Instantaneous creation versus evolution – God’s character in question in relation to method of creation . . . shows that important point is not literalism, or even necessarily the Sabbath per se. There are many Jews who embrace theistic evolution, yet observe and believe in the Sabbath. To lose creation is not necessarily to lose the Sabbath. Yet questions of atonement and God’s moral government in using death and suffering to create a “good” creation are essentially insurmountable.

Sanctuary, Judgment & Vindication - individuals are judged, but the overall point of the judgment is to justify and vindicate God’s government and Christ’s rulership. Both Daniel and Revelation speak of the judgment in terms of giving Christ authority and rulership over all peoples, languages and nations. For the individual, this becomes a judgment of identification, who are really Christ’s, rather than merit, who deserves to be saved. It is the difference between a faith-based, versus legalistic concept of judgment, and overcoming sin for that matter. It becomes a vindication of God’s ability to make man righteous, versus a judgment on man’s ability to reach a standard of perfection . . .

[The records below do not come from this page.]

File: config.mk
export PLATFORM = sky130hd
export DESIGN_NAME = rom_controller
export DESIGN_NICKNAME = d
export VERILOG_FILES = /design/src/rtl/rom_controller.sv
export SDC_FILE = /design/constraint.sdc
export NUM_CORES = 1
export LEC_CHECK = 0
export BUFFER_PORTS_ARGS = -buffer_cell sky130_fd_sc_hd__buf_4
export CORE_UTILIZATION = 51
export CTS_BUF_LIST = sky130_fd_sc_hd__clkbuf_8
export CTS_CLUSTER_DIAMETER = 40
export DETAILED_ROUTE_END_ITERATION = 6
export HOLD_SLACK_MARGIN = 0.05
export PLACE_DENSITY_LB_ADDON = 0.25
export RECOVER_POWER = 25
export SETUP_SLACK_MARGIN = 0.2
export SLEW_MARGIN = 30
export SYNTH_ARGS = -nofsm -noshare
export SYNTH_HDL_FRONTEND = slang
export SYNTH_SLANG_ARGS = --single-unit
export TNS_END_PERCENT = 50
File: constraint.sdc
create_clock -name clk -period 3.7 [get_ports clk]
set_clock_uncertainty 0.2 [all_clocks]
set_input_delay 0.925 -clock clk [delete_from_list [all_inputs] [get_ports clk]]
set_output_delay 0.925 -clock clk [all_outputs]
set_load 0.005 [all_outputs]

Ellen White put well the ultimate results of this judgment when she said, in her classic the Great Controversy, “the whole universe will have become witnesses to the nature and results of sin. And its utter extermination, which at the beginning would have brought fear to angels and dishonor to God, will now vindicate His love and establish His honor before the universe of beings who delight to do His will, and in whose heart is His law . . . . The law of God, which Satan has reproached as the yoke of bondage, will be honored as the law of liberty. A tested and proved creation will never again be turned from allegiance to Him whose character has been fully manifested before them as fathomless love and infinite wisdom.” G.C. 504.